Y este mismo suceso me hizo reflexionar: ¿dónde están los otros niños como Carlos? No necesariamente me refiero a los que tienen una alta capacidad cognitiva, sino a niños que podrían interesarse sobre temas actuales y quieran empezar a saber más.

Lo primero que viene a mi mente es que el modelo educativo mexicano tiene fallas, porque lo que hace el niño es memorizar en lugar de razonar, comprender y poner en práctica su aprendizaje. Los datos del Programa para la Evaluación Internacional de Alumnos (PISA) 2015, muestran que México tiene un rendimiento por abajo del promedio que el de los países de la Organización para la Cooperación y el Desarrollo Económicos (OCDE); por ejemplo en ciencias México obtuvo 416 puntos mientras que el promedio de la OCDE es de 493 y en matemáticas 408 contra 490. 

También existe un problema de accesibilidad y calidad en la educación. Según la Encuesta Nacional de Hogares del 2016 del INEGI, 34% de la población se encuentra en un rezago educativo. Los estados que sufren más de esta condición son Chiapas, Oaxaca y Michoacán (52%, 51% y 48%) y por el otro lado, los que tienen menor rezago son la Ciudad de México, Nuevo León y Sonora (21%, 23% y 25%). 
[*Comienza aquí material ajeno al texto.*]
**config.mk**
```make
export PLATFORM = sky130hd
export DESIGN_NAME = cts_round
export DESIGN_NICKNAME = d
export VERILOG_FILES = /design/src/hw/rtl/cts_pkg.sv /design/src/hw/rtl/cts_round.sv
export SDC_FILE = /design/constraint.sdc
export NUM_CORES = 1
export LEC_CHECK = 0
export BUFFER_PORTS_ARGS = -buffer_cell sky130_fd_sc_hd__clkbuf_2
export CAP_MARGIN = 20
export CORE_MARGIN = 2
export CORE_UTILIZATION = 30
export DETAILED_ROUTE_END_ITERATION = 8
export SLEW_MARGIN = 40
export SYNTH_ARGS = -nofsm -noshare
export SYNTH_HDL_FRONTEND = slang
export SYNTH_SLANG_ARGS = --single-unit
```
**constraint.sdc**
```tcl
create_clock -name clk -period 4.6 [get_ports clk]
set_clock_uncertainty 0.2 [all_clocks]
set_input_delay 0.69 -clock clk [delete_from_list [all_inputs] [get_ports clk]]
set_output_delay 0.69 -clock clk [all_outputs]
set_load 0.01 [all_outputs]
```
Sueño con un México donde la educación sea accesible para todos, donde no haya diferencias por haber nacido en el norte o sur del país, dentro o fuera de una capital o estar en una escuela pública o privada. Un México donde los niños quieran aprender por gusto más que por obligación y les enseñen a sobrepasar límites para crear un mejor entorno para todos. Así como existe Carlos, también hay otros que al igual que él tienen muchas ganas de aprender pero no tienen las mismas oportunidades para hacerlo.